I maestosi glicini al Parco Nord di Milano

Anche quest'anno è arrivato il loro momento, e una poesia di colori e profumi si spande nell'aria, deliziandoci ancora una volta. Stiamo parlando dei glicini, e delle loro fioriture! Camminando per Milano se ne vedono un mucchio, abbarbicati su pensili, colonne, ringhiere. Alcuni sono vecchissimi, si attorcigliano su se stessi arrivando fino ai primi od ai secondi piani, sviluppandosi e spandendosi su pergole sopra tavole imbandite. Botanicamente si chiama Wisteria sinensis, ed il suo nome è una dedica a dottor Caspar Wistar, professore di anatomia presso l'universita di Pennsylvania, nel 1700, nipote di un immigrato tedesco,  presidente della società filosofica americana e di una società che si occupava di storia naturale. Pensate che le cronache ci rivelano che questo grande uomo era uso aprire la sua casa una volta alla settimana a studenti, scienziati, viaggiatori, cittadini, per discutere di vari argomenti scientifici.
Come molti rampicanti anche il glicine si avvolge in senso orario o antiorario attorno a qualsiasi supporto con cui sia a contatto.
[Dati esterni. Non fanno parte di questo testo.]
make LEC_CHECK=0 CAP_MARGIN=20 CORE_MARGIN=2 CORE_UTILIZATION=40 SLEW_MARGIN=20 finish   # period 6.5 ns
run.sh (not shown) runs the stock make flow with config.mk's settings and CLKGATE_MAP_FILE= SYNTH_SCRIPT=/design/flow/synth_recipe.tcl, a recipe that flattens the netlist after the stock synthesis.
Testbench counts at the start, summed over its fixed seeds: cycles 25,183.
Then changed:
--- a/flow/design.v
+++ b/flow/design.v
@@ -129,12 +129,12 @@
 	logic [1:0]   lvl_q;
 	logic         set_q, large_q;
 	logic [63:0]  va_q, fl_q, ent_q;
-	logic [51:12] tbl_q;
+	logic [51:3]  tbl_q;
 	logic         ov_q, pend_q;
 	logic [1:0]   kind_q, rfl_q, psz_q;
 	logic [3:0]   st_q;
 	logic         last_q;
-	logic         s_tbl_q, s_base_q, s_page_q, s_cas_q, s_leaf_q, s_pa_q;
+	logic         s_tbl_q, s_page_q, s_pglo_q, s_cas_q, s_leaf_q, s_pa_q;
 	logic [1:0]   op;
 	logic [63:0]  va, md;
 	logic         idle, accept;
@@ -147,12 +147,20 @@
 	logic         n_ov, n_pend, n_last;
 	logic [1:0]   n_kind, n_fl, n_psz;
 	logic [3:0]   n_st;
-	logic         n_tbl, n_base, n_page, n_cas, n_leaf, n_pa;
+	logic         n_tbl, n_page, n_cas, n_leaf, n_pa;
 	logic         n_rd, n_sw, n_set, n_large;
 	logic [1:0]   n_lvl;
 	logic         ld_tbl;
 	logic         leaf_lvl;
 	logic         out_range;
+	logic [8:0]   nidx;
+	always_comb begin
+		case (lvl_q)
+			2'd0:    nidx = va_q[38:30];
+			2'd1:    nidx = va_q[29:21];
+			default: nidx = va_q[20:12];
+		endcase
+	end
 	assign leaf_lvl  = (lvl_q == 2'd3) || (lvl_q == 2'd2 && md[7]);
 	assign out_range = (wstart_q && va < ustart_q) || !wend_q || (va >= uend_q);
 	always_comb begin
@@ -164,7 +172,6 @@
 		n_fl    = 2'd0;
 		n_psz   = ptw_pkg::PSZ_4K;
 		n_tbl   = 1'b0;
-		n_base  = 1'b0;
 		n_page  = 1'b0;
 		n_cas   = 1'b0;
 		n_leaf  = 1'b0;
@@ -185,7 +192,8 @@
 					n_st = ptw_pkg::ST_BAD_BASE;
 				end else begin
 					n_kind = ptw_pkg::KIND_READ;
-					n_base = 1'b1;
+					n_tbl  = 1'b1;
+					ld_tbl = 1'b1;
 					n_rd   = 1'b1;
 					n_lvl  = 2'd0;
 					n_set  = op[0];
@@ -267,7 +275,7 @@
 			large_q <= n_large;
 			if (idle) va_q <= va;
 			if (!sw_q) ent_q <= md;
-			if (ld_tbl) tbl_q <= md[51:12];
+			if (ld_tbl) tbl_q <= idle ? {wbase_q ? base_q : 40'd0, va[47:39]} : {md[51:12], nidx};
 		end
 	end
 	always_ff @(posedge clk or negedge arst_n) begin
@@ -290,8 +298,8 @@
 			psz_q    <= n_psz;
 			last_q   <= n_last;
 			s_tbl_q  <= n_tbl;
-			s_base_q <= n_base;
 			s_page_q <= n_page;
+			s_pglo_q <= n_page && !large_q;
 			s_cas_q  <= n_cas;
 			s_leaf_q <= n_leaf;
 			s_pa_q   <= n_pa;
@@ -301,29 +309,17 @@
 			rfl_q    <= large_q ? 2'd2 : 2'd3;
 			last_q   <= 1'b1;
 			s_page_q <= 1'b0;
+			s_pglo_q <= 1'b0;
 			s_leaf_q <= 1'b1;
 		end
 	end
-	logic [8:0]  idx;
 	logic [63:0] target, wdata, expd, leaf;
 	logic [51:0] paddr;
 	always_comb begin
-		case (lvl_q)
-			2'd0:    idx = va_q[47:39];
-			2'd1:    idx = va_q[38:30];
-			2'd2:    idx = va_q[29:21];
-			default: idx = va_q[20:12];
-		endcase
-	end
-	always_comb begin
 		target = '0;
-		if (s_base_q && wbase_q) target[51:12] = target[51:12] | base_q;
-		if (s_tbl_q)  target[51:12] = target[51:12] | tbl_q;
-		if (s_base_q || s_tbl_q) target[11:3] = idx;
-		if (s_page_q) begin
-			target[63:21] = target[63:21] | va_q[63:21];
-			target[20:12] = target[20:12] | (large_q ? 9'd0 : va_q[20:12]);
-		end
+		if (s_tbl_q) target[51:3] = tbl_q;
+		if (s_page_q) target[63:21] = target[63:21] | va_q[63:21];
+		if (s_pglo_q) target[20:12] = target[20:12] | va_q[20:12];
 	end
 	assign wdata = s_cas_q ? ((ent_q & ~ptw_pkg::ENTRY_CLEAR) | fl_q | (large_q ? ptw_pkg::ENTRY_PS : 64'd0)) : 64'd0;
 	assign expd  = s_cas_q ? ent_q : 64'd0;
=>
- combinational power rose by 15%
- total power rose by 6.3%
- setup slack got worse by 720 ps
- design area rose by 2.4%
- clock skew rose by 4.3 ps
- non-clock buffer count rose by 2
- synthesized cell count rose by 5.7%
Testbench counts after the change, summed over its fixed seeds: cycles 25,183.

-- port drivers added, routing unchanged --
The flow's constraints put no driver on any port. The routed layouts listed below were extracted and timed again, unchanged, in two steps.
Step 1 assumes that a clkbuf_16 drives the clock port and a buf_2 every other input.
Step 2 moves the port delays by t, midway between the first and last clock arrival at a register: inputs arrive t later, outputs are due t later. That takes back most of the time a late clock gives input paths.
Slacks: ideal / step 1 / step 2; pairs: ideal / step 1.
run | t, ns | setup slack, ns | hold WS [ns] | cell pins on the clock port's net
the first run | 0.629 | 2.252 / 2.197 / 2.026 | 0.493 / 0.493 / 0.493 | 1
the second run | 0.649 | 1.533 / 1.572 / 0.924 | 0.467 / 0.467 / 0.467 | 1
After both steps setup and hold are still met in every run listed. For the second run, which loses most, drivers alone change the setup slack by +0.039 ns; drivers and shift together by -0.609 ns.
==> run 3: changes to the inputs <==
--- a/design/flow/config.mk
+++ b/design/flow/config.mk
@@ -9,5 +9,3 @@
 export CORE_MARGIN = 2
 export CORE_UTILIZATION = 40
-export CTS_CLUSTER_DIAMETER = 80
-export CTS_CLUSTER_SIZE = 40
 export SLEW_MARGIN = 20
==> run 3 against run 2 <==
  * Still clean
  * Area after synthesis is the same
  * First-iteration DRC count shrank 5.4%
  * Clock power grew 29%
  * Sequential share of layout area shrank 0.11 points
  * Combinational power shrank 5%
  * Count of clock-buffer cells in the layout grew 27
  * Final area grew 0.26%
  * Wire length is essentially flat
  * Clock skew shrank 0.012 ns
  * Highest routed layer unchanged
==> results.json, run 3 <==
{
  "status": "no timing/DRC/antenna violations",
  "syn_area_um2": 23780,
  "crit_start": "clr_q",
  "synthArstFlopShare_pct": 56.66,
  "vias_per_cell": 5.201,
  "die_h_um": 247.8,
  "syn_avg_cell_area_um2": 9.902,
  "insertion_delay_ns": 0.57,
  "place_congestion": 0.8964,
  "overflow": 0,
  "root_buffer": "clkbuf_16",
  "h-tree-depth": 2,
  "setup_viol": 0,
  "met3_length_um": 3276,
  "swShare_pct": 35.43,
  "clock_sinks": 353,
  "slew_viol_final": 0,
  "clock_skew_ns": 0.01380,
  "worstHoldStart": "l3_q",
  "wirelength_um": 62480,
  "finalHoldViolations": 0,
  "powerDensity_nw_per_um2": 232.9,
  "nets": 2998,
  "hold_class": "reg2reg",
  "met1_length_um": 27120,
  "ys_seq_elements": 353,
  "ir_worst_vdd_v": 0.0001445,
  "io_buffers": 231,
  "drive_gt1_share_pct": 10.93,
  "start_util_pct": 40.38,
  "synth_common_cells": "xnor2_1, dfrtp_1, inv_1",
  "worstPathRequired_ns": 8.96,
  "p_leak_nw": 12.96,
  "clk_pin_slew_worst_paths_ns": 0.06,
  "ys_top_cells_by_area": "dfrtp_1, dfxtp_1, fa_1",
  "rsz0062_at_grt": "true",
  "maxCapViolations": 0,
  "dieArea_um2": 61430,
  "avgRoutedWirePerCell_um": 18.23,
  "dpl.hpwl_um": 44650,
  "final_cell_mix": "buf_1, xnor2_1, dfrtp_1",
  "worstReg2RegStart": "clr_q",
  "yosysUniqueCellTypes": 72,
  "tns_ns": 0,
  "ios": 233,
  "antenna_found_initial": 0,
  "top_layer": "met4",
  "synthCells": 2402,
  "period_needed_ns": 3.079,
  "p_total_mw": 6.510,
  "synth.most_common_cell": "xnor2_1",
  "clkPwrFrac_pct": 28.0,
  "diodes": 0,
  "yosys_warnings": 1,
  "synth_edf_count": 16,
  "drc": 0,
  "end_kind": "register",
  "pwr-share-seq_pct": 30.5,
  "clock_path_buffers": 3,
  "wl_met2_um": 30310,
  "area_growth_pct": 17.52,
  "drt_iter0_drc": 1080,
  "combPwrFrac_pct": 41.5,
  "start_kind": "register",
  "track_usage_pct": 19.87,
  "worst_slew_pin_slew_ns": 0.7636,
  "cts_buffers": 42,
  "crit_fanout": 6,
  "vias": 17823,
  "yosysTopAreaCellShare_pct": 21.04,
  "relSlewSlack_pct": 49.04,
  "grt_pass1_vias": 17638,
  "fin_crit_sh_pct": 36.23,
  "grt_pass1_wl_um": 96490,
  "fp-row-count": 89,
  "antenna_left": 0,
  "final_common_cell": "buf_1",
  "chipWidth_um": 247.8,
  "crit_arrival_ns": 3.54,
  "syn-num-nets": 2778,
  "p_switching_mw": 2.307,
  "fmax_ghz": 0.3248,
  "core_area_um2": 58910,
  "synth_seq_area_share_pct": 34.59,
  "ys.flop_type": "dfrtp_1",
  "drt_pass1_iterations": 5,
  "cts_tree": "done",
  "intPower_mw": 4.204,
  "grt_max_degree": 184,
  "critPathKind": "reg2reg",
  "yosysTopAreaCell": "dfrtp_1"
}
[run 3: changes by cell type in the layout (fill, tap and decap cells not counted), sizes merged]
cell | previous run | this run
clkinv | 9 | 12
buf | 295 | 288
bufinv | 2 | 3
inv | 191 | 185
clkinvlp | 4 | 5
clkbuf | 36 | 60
What follows belongs to an exercise in optimizing a design on an open flow for small area, a short achievable clock period and few clock cycles per item; a production flow would make more cautious choices. RTL that was checked went through simulation tests only; none was proved equivalent to the original. Function not checked in runs 3 to 6: the RTL went through the layout flow alone. Power is estimated from default activity; no workload was simulated.

[design/flow/flow/run.sh]
#!/bin/bash
set -e
echo 'export BUFFER_PORTS_ARGS = -buffer_cell sky130_fd_sc_hd__buf_1' >> config.mk
bash standard.sh > standard.log 2>&1
[design/flow/standard.sh]
#!/bin/bash
# synth_recipe.tcl (not shown) runs the flow's synth.tcl, then flattens the netlist and writes it again
# the make line also repeats each setting of config.mk as NAME=value (left out here)
make -C /OpenROAD-flow-scripts/flow DESIGN_CONFIG=/design/flow/config.mk WORK_HOME=/design/flow/orfs CLKGATE_MAP_FILE= SYNTH_SCRIPT=/design/flow/synth_recipe.tcl "${@:-finish}"
[design/flow/config.mk]
export PLATFORM = sky130hd
export DESIGN_NAME = fp_addsub_top
export DESIGN_NICKNAME = fp_addsub_top
export VERILOG_FILES = /design/flow/design.v
export SDC_FILE = /design/flow/constraint.sdc
export NUM_CORES = 4
export LEC_CHECK = 0
export ABC_AREA = 1
export CAP_MARGIN = 20
export CORE_MARGIN = 2
export CORE_UTILIZATION = 50
export CTS_BUF_LIST = sky130_fd_sc_hd__clkbuf_8
export SETUP_SLACK_MARGIN = 3.6
export SLEW_MARGIN = 20
export TNS_END_PERCENT = 5
export BUFFER_PORTS_ARGS = -buffer_cell sky130_fd_sc_hd__buf_1
[design/flow/constraint.sdc]
create_clock -name core_clock -period 6.5 [get_ports {clk}]
set_input_delay 1.3000 -clock core_clock [delete_from_list [all_inputs] [get_ports {clk}]]
set_output_delay 1.3000 -clock core_clock [all_outputs]
set_load 0.01 [all_outputs]
From an optimization exercise on the open Yosys and OpenROAD flow, aimed at a short achievable clock period, few clock cycles per item and low power; shortcuts taken in it are not production practice. At most, simulation tests tie the RTL to the original design; equivalence was not proved. Power is estimated from default activity; no workload was simulated.

cedar:
## fmul_pipe
module fmul_pipe
#(
    parameter int EXP   = 8,
    parameter int FRAC  = 23,
    parameter int WIDTH = EXP + FRAC + 1
) (
    input  logic              clk,
    input  logic              rst,
    input  logic              in_valid,
    output logic              in_ready,
    input  logic [WIDTH-1:0]  a,
    input  logic [WIDTH-1:0]  b,
    input  logic [1:0]        round_mode,
    output logic              out_valid,
    input  logic              out_ready,
    output logic [WIDTH-1:0]  r,
    output logic [NFLAGS-1:0] flags
);
Size in the first run: roughly 4300 cells after synthesis, ~110 I/O pins, roughly 36000 um2 of cells after synthesis.
clock: 8.0 ns
lec_check: 0
abc_area: 1
cap_margin: 10
core_margin: 2
core_utilization: 40
cts_cluster_diameter: 150
cts_cluster_size: 20
setup_slack_margin: 4.3
slew_margin: 10
run.sh (not shown) runs the stock make flow with config.mk's settings and CLKGATE_MAP_FILE= SYNTH_SCRIPT=/design/flow/synth_recipe.tcl, a recipe that flattens the netlist after the stock synthesis.
Having completed the whole flow, cedar delivered a layout that passed the timing, design-rule and antenna checks.
Testbench counts of cedar, summed over its fixed seeds: cycles 32,032, items 32,000.
#### Input delta (harbor over cedar)
- SETUP_SLACK_MARGIN now 4.2, was 4.3
- SLEW_MARGIN now 20, was 10
- CAP_MARGIN now 20, was 10
[summary]
The final layout from harbor, which completed every stage, passed the timing, design-rule and antenna checks at the end of the flow. Initial standard-cell utilization of the core: cedar vs harbor, no meaningful difference. Diff harbor and cedar: net switching component of the power lower in harbor. Where design area is concerned, cedar is outperformed by harbor. Relative to cedar, the layout-stage area growth over the synthesis result of harbor is lower by 1.7 points. Diff harbor and cedar: setup slack lower in harbor. harbor has share of the clock period used by the worst path above what cedar had. [compare] base=cedar new=harbor: total wire length after detailed routing -2.9%; via count -162.
Setup changes, harbor to ember
- clearing ABC_AREA, which used to be 1
- swapping 4.2 for 4.5 in SETUP_SLACK_MARGIN
==> comparison <==
- Relative to harbor, the non-clock inverter count in the final layout of ember is lower by about 50%.
- ember ended with more sum of routed wire length over all layers than harbor.
- Highest layer used for signal routing: met4 -> harbor, met5 -> ember
- Number of inserted diodes: ember vs harbor up 5
- Compared with harbor, in ember minimum clock period moved down; worst slack on hold paths moved up.
Here is what was changed in the inputs of violet compared with ember.
- TNS_END_PERCENT: unset -> 10
- SETUP_SLACK_MARGIN: 4.5 -> 4.3
### Flow results
On total power: violet sits below ember.
Looking at via count, violet sits below ember.
Cmp violet and ember / maximum vdd drop / lower: ember
violet has buffers plus inverters on the worst setup path below what ember had.
Reported for violet and ember, sequential cell count turned out identical to the last digit.
[violet] final period demand of the worst path rose 0.14 ns relative to ember
Cmp violet and ember / least setup slack across all paths after layout / lower: violet
## Diff of input files: sierra against violet
- TNS_END_PERCENT no longer set, was 10
- CTS_CLUSTER_DIAMETER no longer set, was 150
- CTS_CLUSTER_SIZE no longer set, was 20
==> run summary <==
- Looking at cell type of the slowest stage on the worst timing path, the sky130_fd_sc_hd__fa_1 result is from violet; the sky130_fd_sc_hd__or4_4 one comes from sierra.
- violet ended up with fewer cell instances than sierra did.
- In the metrics for violet and sierra, the one carrying the lower overall power consumption is violet.
- On power share of the combinational group: between violet and sierra, it ends up lower for sierra.
- Leakage power figure: sierra higher than violet
- sierra ended with more via density per instance than violet.
- From violet to sierra the numbers moved as follows: final wirelength now sits higher; first-pass GRT wire length increased by 6000 um relative to the old numbers.
- sierra finished all stages; the layout is clean.
- Measured against each other, violet and sierra differ in post-layout minimum cycle time, the higher figure coming from violet.
- Relative to violet, met3 demand-to-capacity share in global routing increased by 0.38 points in sierra.

========
Another version of the RTL of fmul_pipe (not shown whole).
Size in the first run: about 3600 cells after synthesis.
make LEC_CHECK=0 CAP_MARGIN=20 CORE_MARGIN=2 CORE_UTILIZATION=40 SLEW_MARGIN=20 finish   # period 8.0 ns
Then changed:
Settings changed: ABC_CLOCK_PERIOD_IN_PS from default to 3000, SETUP_SLACK_MARGIN from default to 4.6.
What happened:
- via count is higher by 1.5%
- final cell count rises by 2.1%
- area after synthesis is unchanged
- first-iteration DRC count climbs by about 16%
- critical path depth increases by 3
- non-clock buffer count grows by 102
- die area is unchanged
Then changed:
Settings changed: SETUP_SLACK_MARGIN 4.6 to default.
- non-clock buffer count shrinks by 102
- routed wire length falls by 4.1%
- worst setup slack got worse by 0.76 ns
- total power went down by 11%
- area after synthesis is unchanged
- cell count went down by 2.1%
- critical path depth falls by 3
- die area stays the same
- global-route usage falls by 0.40 points
- utilization goes down by 2.7 points
- clock-buffer cell count falls by 4
No functional check of the RTL was part of any run of this note.

========
== run 1 ==
RTL: one of the versions met above, not the one the previous note started from.
For scale: roughly 4300 cells after synthesis, roughly 460 flip-flops, roughly 110 I/O pins, roughly 0.036 mm2 of cells after synthesis.
==> flow/config.mk <==
export PLATFORM = sky130hd
export DESIGN_NAME = fmul_pipe
export DESIGN_NICKNAME = fmul_pipe
export VERILOG_FILES = /design/flow/design.v
export SDC_FILE = /design/flow/constraint.sdc
export NUM_CORES = 4
export LEC_CHECK = 0
export ABC_AREA = 1
export CAP_MARGIN = 20
export CORE_MARGIN = 2
export CORE_UTILIZATION = 40
export CTS_CLUSTER_DIAMETER = 150
export CTS_CLUSTER_SIZE = 20
export SETUP_SLACK_MARGIN = 4.3
export SLEW_MARGIN = 20
==> flow/constraint.sdc <==
create_clock -name core_clock -period 8.0 [get_ports {clk}]
set_input_delay 1.6000 -clock core_clock [delete_from_list [all_inputs] [get_ports {clk}]]
set_output_delay 1.6000 -clock core_clock [all_outputs]
set_load 0.01 [all_outputs]
Testbench counts of run 1, summed over its fixed seeds: cycles 32,032, items 32,000.
Setup changes, run 1 to run 2
Settings: TNS_END_PERCENT now 40, previously not set; ABC_AREA no longer set, was 1.
From run 1 to run 2 the numbers moved as follows: multi-input combinational cell area increased by about 5% relative to the old numbers, number of well taps decreased about 1.8%.
Run 2 does worse than run 1 on overall power after layout.
Portion of total power attributed to combinational logic (higher): run 2
Changes in run 3 relative to run 2:
Settings: ABC_AREA newly set to 1; SETUP_SLACK_MARGIN changed from 4.3 to 4.45; TNS_END_PERCENT removed (was 40).
## What came out
Run 3 closes out successfully: all stages finished, all timing, DRC and antenna checks passed. [compare] base=run 2 new=run 3: normalized max-slew margin moved up; number of unique standard cell types used by synthesis fell 40; overall die area increased by 3.2% relative to the old numbers. Higher non-clock buffer count was reported by run 3, not run 2. Compared with run 2, in run 3 insertion delay to the later sink of the worst-skew pair now smaller, share of the core filled with cells in the final layout now larger, area of the core now larger, sum of internal, switching and leakage power now larger. In the reports for run 3 and run 2, the smaller synthesized instance count belongs to run 2. Compared run 3 vs run 2, and non-filler instance count after layout is up in run 3. Higher clock share of power was reported by run 2, not run 3.
The following lists how run 4 was set up differently from run 3:
Settings: swapping 4.45 for 3.9 in SETUP_SLACK_MARGIN; clearing CTS_CLUSTER_SIZE, which used to be 20; clearing CTS_CLUSTER_DIAMETER, which used to be 150; clearing ABC_AREA, which used to be 1.
Findings:
Summary of the comparison: total power is higher in run 4, relative to run 3. Looking only at internal power, and setting everything else aside, the higher value of run 4 and run 3 goes to run 4. Compared with run 3, in run 4 final wirelength decreased by about 11% relative to the old numbers; worst-case headroom to the max-slew limit down 7.5 points; number of clock buffers in the layout now sits higher. In the reports for run 4 and run 3, the larger global routing met2 resource utilization belongs to run 3. Cmp run 4 vs run 3: tightest hold margin lower in run 4. The number of placement rows in run 4 was lower than what run 3 gave. Between run 4 and run 3, it is run 4 whose number of non-clock inverters is lower, by 560. Number of vias in the routed layout ends up lower on run 4.

==> re-timing with driven ports <==
How much do the figures lean on ideal ports? The routed layouts below were timed once more, with nothing changed but the port constraints.
Step 1 (the two cells are an assumption about what drives the block):
set clk [get_ports {clk}]
set_driving_cell -lib_cell sky130_fd_sc_hd__clkbuf_16 $clk
set_driving_cell -lib_cell sky130_fd_sc_hd__buf_2 [delete_from_list [all_inputs] $clk]
Step 2 times the ports against the registers' clock, not the clock port: input delays grow and output delays shrink by t, the midpoint of the rising clock arrivals with the driver on.
Slacks: no drivers / after step 1 / after step 2; pairs: no drivers / after step 1.
| run | t (ns) | slack for setup (ns) | clock arrival spread, ns | worst slew at a driven data input, ns |
|---|---|---|---|---|
| cedar | 0.667 | 4.402 / 4.402 / 3.780 | 0.036 / 0.036 | 0.06 |
| harbor | 0.670 | 4.271 / 4.271 / 3.743 | 0.032 / 0.032 | 0.05 |
| ember | 0.678 | 4.306 / 4.306 / 3.858 | 0.028 / 0.028 | 0.06 |
| violet | 0.674 | 4.163 / 4.163 / 3.619 | 0.042 / 0.042 | 0.05 |
| sierra | 0.681 | 4.301 / 4.346 / 3.664 | 0.031 / 0.031 | 0.04 |
| the first run of note 2 | 0.700 | 3.607 / 3.607 / 3.571 | 0.033 / 0.033 | 0.06 |
| the second run of note 2 | 0.695 | 4.369 / 4.369 / 4.243 | 0.044 / 0.044 | 0.06 |
| the third run of note 2 | 0.700 | 3.607 / 3.607 / 3.571 | 0.033 / 0.033 | 0.06 |
| run 1 | 0.667 | 4.402 / 4.402 / 3.780 | 0.036 / 0.036 | 0.06 |
| run 2 | 0.674 | 4.276 / 4.276 / 3.728 | 0.044 / 0.044 | 0.05 |
| run 3 | 0.657 | 4.362 / 4.362 / 3.858 | 0.045 / 0.046 | 0.06 |
| run 4 | 0.674 | 3.993 / 3.993 / 3.364 | 0.032 / 0.032 | 0.05 |
After both steps every run listed still meets setup and hold. For sierra, which loses most, drivers alone change the setup slack by +0.045 ns; drivers and shift together by -0.637 ns.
Ma da dove deriva questa straordinaria capacità?  Questo tipo di "movimento" si chiama "tigmotropismo" ("Tigmo" in greco significa "toccare" e tropismo vuol dire "movimento"); in esso è coinvolta l'azione di un ormone, l'auxina (chimicamente l'acido indol-3-acetico). Pensate che nell'affascinante e complesso mondo vegetale, le auxine sono implicate in tutti i processi di crescita cellulare, ma anche nelle differenziazione delle stesse, nella maturazione dei frutti, nella allegagione (quando il fiore diventa frutto), nella crescita radicale. E, sempre, in risposta a stimoli ambientali esterni! Anche in questo caso, il contatto con un supporto qualsiasi, induce una maggior produzione di ormone in quella localizzazione e nelle cellule vicine, che, così, sono stimolate a crescere maggiormente, rispetto a quelle loro opposte. In questo modo, il germoglio si piega attorno al supporto consentendo alla pianta di abbarbicarvisi! Affascinante, no?
Esistono varietà di colore bianco, rosa e lilla, oltre al classico violetto. Una domanda che negli anni mi hanno sempre rivolto: "Perchè il mio glicine non fiorisce?".  Ebbene quasi sempre si tratta di piante derivate da seme, motivo per cui devono superare un periodo di "infanzia", per arrivare a maturità e produrre gli apparati sessuali, cioè i fiori. Questo periodo è talvolta molto lungo, anche 8/10 anni. Oggi esistono varietà che fioriscono "subito", in quanto sono innestate. In esse, su di un portainnesto (una specie di glicine otenuto da seme) rustico, resitente alle malattie, adattabile facilmente a suoli diversi, viene innestata una varietà nobile, prelevando un ramo da una una pianta già in fiore, di parecchi anni. In questo modo la fioritura è immediata!
Ogni volta che guardo un glicine il mio pensiero non può evitare di riandare, inevitabilmente, alla mia infanzia e di rivivevere la casa dei miei amati nonni, con il cancello in ferro battuto, accedente al giardino, sovrastato da un bellissimo glicine viola. Così le piante ci affiancano, lentamente, lungo il  nostro percorso di vita; e viviamo, ogni volta, il loro profumo ed i loro colori, in compagnia di loro e delle persone che da sempre abitano il nostro cuore.